There was nothing coming after her any more. She thought that the cellar was empty. It was dark down below, but she could make out the shapes of beer kegs. No monsters, no people. They had given up.
But it had all been real. She could still feel the points in her throat where the Nina Thing's fingers had fastened. She must have plenty of other scrapes and bruises.
She got out of the passage, and found herself somewhere she recognised. She was back in Brewer Street. There were crowds of people about. Ordinary, real, non-monstrous people. The pubs had not let out yet, so it must be not be later than eleven. She had thought it must be well into the small hours. The streets were not exactly reassuring, but they were safer than the old dark house, or the wardrobe of death.
Next to the pub was a loud strip club. Bare coloured bulbs flashed on and off around a come-on sign. 'Beautiful Girls XXXXXXX Totally Naked.' There were black and white posters under glass, just a shade more indecent than allowed by the law.
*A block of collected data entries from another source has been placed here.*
==> src/rtl/memory_pkg.sv <==
// Shared types and helpers for the memory_2p simple-dual-port memory.
package memory_pkg;

    typedef enum logic [0:0] {
        CLEAR = 1'b0,
        READY = 1'b1
    } state_t;

    localparam int MAX_LATENCY = 3;
    localparam int MERGE_W     = 256;

    // Lane-wise merge: bits of lanes whose enable is set come from new_w, the rest from old_w.
    function automatic logic [MERGE_W-1:0] merge(
        input logic [MERGE_W-1:0] old_w,
        input logic [MERGE_W-1:0] new_w,
        input logic [MERGE_W-1:0] be,
        input int                 byte_w
    );
        logic [MERGE_W-1:0] res;
        res = old_w;
        for (int i = 0; i < MERGE_W; i++) begin
            if (be[i / byte_w]) begin
                res[i] = new_w[i];
            end else begin
                res[i] = old_w[i];
            end
        end
        return res;
    endfunction

endpackage

==> src/rtl/memory_2p_chk.sv <==
// Elaboration-time legality checks for memory_2p parameters.
module memory_2p_chk
    import memory_pkg::*;
#(
    parameter int WIDTH   = 16,
    parameter int BYTE_W  = 8,
    parameter int LATENCY = 1
) ();

    if ((LATENCY < 1) || (LATENCY > MAX_LATENCY)) begin : g_bad_latency
        $error("memory_2p: LATENCY must be in 1..3");
    end

    if ((WIDTH % BYTE_W) != 0) begin : g_bad_width
        $error("memory_2p: WIDTH must be a multiple of BYTE_W");
    end

endmodule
So much for the Clean-Up Soho Campaign. The silver paper stars pasted over nipples had peeled and slipped to the bottom of the case, leaving the pouting, overdeveloped girls with gluey smudges on their breasts.
'Come in and slobber over our fat ugly bimbos,' bawled a fat ugly young man in jeans and a windbreaker, standing in the middle of a yellow-lit foyer. His breath was steaming in clouds, and he stamped his feet in a crooked little tap-dance step to keep his doubtless numb toes warm. 'Get your rocks off as they get their clothes off. Sex, sex, sex. Get your lovely, steaming, thirst-quenching, piping hot, country-fresh sex here! You can't get things like this in Russia, you know. It's a free country here. Sex, sex, sex. God save the Queen, and all who sail in her…'
The bored black woman in the club's ticket booth looked up from her knitting magazine and laughed. Nobody was being lured in. The spieler noticed Anne.
'Fuck off back to your own turf, lovey,' he shouted, 'you're putting the shits up the punters. You've got a look on you like Dracula's bleeding daughter!'
He raised his hands, crossing his fingers to make a crucifix.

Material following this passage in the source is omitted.